[Stored data]
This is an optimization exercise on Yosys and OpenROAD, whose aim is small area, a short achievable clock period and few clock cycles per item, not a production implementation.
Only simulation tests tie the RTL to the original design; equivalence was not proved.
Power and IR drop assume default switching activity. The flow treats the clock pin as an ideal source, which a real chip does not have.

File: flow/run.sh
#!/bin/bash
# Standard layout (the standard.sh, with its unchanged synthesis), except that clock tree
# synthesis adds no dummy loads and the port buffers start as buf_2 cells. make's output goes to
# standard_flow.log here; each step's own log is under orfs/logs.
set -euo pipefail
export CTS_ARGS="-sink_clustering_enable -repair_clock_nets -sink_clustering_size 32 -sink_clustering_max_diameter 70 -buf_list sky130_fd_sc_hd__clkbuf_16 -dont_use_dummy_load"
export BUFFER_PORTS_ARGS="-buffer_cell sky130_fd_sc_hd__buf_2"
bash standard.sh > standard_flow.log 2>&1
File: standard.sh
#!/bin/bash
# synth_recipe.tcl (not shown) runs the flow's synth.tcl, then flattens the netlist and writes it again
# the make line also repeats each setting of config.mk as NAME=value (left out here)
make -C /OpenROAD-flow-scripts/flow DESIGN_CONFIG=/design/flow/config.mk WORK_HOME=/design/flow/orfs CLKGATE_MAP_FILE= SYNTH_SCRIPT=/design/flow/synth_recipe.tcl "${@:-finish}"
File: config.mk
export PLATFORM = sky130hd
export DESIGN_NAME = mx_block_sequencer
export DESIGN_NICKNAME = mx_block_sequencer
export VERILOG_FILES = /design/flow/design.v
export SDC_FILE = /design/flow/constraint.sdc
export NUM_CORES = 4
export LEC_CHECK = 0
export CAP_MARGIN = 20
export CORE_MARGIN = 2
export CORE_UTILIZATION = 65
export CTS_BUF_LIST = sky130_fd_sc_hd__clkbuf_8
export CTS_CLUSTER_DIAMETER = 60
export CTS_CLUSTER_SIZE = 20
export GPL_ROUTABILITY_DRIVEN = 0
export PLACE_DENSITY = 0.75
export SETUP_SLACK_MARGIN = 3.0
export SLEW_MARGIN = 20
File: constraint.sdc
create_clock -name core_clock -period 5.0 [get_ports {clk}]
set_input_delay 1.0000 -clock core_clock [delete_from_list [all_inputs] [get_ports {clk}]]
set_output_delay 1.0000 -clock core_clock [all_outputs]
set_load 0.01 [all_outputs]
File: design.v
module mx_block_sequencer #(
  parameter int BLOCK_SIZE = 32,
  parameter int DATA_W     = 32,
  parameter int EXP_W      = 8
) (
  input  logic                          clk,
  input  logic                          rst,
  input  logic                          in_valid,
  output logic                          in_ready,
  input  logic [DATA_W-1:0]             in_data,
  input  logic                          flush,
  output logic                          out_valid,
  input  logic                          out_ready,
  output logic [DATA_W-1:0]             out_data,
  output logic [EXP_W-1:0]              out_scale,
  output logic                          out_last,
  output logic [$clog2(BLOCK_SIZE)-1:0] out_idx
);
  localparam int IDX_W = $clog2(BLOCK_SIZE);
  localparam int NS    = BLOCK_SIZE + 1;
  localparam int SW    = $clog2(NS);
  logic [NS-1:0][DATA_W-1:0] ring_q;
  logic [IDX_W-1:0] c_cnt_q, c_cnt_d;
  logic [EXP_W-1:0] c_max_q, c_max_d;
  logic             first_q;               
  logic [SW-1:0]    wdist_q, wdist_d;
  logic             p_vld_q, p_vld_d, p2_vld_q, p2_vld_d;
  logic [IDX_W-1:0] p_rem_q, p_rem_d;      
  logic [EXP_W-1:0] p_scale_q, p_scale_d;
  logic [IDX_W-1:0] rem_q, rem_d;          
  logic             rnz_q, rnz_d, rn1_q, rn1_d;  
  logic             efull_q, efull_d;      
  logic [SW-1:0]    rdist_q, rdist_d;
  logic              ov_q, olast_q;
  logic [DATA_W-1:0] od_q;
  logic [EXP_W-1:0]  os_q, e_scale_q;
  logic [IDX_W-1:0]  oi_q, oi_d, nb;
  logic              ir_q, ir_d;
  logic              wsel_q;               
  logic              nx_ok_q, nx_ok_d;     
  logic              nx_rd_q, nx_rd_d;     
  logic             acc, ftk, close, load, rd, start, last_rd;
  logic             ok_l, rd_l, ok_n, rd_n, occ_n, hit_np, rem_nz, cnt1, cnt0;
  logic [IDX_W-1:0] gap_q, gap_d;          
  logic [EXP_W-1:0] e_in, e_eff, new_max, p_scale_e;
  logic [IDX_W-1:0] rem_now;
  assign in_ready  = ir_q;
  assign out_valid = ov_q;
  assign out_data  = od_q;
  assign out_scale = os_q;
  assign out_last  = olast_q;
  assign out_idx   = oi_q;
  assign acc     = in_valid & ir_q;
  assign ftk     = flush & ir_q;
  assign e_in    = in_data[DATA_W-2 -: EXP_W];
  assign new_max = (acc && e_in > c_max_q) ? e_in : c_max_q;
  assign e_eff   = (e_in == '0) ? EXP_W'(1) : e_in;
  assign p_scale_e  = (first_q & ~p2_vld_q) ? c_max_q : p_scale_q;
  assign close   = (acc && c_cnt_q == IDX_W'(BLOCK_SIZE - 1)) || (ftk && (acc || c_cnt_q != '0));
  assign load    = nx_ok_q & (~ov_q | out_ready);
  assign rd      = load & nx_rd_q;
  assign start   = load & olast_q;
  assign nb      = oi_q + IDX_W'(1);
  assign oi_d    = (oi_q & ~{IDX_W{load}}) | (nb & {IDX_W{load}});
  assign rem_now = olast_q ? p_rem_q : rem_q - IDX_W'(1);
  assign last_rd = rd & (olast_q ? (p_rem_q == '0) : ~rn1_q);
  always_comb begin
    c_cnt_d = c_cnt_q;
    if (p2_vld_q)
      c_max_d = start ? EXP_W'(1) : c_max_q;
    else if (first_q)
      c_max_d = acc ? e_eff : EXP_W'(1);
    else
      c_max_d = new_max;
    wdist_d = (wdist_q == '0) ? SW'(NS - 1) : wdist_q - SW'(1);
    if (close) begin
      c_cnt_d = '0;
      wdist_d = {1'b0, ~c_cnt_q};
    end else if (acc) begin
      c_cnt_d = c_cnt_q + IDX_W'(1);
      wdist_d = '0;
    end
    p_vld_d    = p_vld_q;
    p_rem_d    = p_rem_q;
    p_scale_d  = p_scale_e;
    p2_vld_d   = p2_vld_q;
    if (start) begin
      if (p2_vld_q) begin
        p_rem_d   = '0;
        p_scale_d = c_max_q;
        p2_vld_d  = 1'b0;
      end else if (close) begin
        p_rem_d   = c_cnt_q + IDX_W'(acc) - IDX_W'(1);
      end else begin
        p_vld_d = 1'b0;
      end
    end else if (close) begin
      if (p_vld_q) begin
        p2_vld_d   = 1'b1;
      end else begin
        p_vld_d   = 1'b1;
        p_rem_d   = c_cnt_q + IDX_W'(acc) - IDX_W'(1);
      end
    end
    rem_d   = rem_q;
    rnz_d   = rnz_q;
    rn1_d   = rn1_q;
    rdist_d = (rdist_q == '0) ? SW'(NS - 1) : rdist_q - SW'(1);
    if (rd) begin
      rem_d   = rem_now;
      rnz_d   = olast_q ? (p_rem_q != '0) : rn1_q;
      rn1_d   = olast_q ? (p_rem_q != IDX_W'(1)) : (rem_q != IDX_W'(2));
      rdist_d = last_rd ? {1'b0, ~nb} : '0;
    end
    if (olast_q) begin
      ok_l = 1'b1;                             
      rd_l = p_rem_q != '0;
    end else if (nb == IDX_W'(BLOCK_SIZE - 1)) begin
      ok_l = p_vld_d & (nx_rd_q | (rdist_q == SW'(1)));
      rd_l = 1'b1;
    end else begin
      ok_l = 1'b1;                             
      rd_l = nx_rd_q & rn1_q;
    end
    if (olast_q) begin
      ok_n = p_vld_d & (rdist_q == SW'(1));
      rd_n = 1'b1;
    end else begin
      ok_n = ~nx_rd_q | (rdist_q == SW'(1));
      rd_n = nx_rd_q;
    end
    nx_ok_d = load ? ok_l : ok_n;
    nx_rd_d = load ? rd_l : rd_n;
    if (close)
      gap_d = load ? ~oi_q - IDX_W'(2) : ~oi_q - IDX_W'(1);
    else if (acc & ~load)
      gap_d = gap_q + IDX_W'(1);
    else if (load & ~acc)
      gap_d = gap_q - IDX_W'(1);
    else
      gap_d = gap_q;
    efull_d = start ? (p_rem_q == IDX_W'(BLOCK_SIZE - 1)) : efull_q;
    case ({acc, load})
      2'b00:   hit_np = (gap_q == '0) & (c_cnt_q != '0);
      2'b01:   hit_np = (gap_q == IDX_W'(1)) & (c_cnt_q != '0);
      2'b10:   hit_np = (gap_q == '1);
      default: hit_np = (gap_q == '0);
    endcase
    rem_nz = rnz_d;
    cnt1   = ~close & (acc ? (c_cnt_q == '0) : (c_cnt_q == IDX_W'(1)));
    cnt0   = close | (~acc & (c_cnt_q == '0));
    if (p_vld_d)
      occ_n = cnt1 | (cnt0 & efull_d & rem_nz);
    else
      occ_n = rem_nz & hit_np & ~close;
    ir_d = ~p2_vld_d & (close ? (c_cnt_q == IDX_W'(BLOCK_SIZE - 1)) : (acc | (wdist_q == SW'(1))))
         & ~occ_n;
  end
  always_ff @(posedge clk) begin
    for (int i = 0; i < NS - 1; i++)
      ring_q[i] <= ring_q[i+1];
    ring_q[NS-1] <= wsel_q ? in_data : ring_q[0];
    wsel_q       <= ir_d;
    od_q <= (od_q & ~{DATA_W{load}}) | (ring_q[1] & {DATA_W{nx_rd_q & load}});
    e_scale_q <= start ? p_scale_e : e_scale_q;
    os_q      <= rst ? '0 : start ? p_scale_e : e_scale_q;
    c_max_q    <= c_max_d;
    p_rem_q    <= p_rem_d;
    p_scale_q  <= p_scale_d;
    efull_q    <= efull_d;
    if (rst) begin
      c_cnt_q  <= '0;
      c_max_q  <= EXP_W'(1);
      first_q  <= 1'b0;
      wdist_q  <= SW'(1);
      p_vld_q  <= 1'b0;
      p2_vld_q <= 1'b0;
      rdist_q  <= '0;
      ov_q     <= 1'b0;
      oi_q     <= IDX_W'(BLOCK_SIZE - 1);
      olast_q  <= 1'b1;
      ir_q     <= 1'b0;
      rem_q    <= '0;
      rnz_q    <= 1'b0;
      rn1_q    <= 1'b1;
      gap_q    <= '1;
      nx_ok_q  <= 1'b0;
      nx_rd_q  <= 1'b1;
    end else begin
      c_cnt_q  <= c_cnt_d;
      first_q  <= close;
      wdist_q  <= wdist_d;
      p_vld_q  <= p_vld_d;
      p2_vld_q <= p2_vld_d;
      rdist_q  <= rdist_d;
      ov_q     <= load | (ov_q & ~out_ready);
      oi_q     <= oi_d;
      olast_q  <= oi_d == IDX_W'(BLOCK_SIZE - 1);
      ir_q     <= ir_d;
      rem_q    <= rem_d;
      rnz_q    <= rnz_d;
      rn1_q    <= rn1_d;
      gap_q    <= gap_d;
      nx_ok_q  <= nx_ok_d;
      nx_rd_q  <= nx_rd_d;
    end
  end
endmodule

...

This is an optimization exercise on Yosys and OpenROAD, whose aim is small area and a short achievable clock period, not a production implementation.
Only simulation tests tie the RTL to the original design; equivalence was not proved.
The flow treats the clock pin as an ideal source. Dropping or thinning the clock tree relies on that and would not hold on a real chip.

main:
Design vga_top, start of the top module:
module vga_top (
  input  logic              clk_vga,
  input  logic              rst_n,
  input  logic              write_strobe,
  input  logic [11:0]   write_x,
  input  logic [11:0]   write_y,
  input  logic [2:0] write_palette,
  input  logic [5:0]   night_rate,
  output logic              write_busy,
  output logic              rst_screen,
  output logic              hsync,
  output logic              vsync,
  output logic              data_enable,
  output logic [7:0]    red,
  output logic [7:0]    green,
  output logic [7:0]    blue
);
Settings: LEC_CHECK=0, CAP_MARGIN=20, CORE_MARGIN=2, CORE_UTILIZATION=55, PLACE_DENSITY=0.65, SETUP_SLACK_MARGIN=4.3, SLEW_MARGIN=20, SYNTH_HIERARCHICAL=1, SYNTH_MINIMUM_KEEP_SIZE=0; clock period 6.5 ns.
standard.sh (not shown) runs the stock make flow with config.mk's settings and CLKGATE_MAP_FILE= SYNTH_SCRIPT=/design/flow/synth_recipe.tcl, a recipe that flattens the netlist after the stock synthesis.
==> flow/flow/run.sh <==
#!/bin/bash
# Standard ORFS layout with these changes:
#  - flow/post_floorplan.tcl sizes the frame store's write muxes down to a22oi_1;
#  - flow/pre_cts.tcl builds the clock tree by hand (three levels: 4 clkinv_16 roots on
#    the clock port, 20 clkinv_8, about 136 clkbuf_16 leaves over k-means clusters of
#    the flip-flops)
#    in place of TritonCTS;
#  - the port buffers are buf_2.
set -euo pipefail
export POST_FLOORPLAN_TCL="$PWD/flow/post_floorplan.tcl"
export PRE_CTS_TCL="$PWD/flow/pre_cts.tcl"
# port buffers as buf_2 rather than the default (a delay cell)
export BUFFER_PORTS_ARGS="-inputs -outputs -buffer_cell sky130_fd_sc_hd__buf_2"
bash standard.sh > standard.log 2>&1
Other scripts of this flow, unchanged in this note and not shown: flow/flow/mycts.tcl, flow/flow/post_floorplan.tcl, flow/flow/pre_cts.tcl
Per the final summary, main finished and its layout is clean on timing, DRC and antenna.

---

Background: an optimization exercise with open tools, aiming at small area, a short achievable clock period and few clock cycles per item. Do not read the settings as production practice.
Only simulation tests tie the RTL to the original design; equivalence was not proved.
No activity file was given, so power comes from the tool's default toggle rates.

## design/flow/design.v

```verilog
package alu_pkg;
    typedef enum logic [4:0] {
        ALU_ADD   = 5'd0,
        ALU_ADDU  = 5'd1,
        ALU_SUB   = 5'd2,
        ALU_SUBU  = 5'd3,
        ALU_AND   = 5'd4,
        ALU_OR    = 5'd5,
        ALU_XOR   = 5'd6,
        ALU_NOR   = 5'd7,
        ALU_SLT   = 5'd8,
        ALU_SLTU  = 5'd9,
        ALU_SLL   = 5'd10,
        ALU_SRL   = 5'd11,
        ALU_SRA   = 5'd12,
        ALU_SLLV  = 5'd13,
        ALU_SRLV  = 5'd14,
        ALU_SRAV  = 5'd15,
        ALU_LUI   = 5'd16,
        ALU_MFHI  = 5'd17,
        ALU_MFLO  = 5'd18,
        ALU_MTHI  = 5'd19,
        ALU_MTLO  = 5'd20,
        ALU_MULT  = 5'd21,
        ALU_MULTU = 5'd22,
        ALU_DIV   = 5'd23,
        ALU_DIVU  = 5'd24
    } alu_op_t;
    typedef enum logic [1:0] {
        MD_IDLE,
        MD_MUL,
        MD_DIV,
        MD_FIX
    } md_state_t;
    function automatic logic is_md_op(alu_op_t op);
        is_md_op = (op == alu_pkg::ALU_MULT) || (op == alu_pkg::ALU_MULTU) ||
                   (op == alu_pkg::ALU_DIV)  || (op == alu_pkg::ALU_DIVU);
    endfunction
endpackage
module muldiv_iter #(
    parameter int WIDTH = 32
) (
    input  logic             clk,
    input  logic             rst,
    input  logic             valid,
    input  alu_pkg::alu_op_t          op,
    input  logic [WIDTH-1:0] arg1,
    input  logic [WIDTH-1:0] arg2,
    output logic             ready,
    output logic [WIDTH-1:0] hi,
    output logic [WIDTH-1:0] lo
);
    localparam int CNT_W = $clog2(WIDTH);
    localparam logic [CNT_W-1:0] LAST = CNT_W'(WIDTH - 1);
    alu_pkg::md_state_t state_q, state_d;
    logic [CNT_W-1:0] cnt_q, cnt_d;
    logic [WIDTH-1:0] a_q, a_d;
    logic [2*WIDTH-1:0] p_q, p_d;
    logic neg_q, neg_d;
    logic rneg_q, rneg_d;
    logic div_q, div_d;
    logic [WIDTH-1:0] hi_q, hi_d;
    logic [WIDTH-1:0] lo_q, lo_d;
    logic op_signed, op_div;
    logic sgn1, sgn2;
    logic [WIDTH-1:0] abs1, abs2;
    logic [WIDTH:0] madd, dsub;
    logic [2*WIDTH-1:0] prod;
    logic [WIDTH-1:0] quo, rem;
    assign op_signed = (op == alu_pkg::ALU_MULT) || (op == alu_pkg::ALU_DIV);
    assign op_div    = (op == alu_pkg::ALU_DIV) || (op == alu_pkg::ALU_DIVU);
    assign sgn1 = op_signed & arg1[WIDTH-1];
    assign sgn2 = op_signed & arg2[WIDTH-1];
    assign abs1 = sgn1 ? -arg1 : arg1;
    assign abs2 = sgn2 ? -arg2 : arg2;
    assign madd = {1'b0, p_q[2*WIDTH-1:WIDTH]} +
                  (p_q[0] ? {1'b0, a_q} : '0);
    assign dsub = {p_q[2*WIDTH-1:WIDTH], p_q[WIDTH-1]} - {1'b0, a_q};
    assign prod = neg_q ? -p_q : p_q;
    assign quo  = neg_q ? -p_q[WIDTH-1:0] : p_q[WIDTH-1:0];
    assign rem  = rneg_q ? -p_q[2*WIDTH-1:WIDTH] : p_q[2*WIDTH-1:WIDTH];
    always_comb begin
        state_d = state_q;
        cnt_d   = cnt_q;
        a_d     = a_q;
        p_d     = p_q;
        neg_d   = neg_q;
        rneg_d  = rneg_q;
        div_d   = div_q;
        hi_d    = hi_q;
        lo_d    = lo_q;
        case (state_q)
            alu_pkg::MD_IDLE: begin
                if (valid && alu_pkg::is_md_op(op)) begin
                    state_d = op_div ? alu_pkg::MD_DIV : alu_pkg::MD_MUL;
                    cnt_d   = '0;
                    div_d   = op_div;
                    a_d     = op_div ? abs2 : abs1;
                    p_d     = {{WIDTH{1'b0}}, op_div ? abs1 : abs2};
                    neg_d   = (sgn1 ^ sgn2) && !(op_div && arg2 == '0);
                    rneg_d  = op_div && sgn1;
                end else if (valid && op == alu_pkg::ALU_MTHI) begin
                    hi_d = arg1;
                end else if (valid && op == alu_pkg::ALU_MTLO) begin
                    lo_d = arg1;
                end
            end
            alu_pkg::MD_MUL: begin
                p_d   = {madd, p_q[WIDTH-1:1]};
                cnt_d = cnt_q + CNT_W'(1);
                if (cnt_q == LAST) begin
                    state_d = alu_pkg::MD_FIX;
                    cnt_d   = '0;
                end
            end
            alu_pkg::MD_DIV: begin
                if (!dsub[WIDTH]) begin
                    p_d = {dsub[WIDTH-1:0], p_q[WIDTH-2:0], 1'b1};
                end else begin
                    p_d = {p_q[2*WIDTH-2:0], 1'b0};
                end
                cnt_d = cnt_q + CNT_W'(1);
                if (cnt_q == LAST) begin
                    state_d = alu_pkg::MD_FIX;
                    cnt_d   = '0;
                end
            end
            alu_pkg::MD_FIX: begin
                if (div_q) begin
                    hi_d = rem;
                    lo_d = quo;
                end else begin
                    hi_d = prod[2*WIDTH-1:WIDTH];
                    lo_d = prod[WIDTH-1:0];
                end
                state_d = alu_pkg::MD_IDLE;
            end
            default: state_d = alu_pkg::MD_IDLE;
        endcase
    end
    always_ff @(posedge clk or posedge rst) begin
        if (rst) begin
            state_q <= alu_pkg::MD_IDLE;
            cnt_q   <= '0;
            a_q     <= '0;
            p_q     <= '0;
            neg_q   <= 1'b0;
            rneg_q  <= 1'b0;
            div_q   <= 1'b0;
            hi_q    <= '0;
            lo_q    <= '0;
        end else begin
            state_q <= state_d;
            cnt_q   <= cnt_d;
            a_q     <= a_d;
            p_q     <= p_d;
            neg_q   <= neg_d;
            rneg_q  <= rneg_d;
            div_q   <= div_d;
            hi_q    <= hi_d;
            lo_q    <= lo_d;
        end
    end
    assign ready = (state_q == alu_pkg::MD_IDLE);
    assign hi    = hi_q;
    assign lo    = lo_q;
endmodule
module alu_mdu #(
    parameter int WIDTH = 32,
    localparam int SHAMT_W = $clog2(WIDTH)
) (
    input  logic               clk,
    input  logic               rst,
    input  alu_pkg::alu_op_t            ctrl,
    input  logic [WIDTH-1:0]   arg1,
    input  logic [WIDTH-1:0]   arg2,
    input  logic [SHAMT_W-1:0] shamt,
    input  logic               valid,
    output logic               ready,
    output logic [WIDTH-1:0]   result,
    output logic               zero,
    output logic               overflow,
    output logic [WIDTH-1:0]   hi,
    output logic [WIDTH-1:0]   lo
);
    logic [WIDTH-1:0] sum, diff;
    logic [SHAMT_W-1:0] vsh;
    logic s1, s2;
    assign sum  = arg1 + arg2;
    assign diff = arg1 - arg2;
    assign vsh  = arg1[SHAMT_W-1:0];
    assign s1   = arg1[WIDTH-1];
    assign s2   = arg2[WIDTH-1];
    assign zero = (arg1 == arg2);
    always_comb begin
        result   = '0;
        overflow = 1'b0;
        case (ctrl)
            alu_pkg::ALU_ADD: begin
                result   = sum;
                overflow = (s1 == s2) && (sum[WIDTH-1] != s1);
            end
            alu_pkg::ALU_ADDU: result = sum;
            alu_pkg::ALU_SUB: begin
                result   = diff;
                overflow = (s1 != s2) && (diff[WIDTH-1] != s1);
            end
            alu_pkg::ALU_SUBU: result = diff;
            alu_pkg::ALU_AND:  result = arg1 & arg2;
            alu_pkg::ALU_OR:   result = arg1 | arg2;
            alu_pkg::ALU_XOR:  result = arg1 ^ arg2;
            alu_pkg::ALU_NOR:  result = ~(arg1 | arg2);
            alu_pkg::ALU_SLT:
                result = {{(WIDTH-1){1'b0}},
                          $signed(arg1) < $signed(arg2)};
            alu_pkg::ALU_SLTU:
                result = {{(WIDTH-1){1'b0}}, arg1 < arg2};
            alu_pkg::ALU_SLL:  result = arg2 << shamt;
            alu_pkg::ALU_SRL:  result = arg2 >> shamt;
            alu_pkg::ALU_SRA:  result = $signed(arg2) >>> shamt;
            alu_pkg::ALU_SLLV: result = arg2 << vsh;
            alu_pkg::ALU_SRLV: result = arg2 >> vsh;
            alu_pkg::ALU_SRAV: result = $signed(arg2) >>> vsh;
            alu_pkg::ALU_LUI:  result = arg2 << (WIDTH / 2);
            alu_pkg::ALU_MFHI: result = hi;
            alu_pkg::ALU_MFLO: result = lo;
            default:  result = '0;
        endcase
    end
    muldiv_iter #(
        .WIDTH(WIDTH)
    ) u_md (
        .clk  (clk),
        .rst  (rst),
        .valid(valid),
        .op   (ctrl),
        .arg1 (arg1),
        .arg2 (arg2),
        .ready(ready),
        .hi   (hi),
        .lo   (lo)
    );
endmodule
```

▶ _The problem_: Single out each line of the records above with the string "posedge" in it, and copy it.

▶ _Answer box_:
  always_ff @(posedge clk) begin
    always_ff @(posedge clk or posedge rst) begin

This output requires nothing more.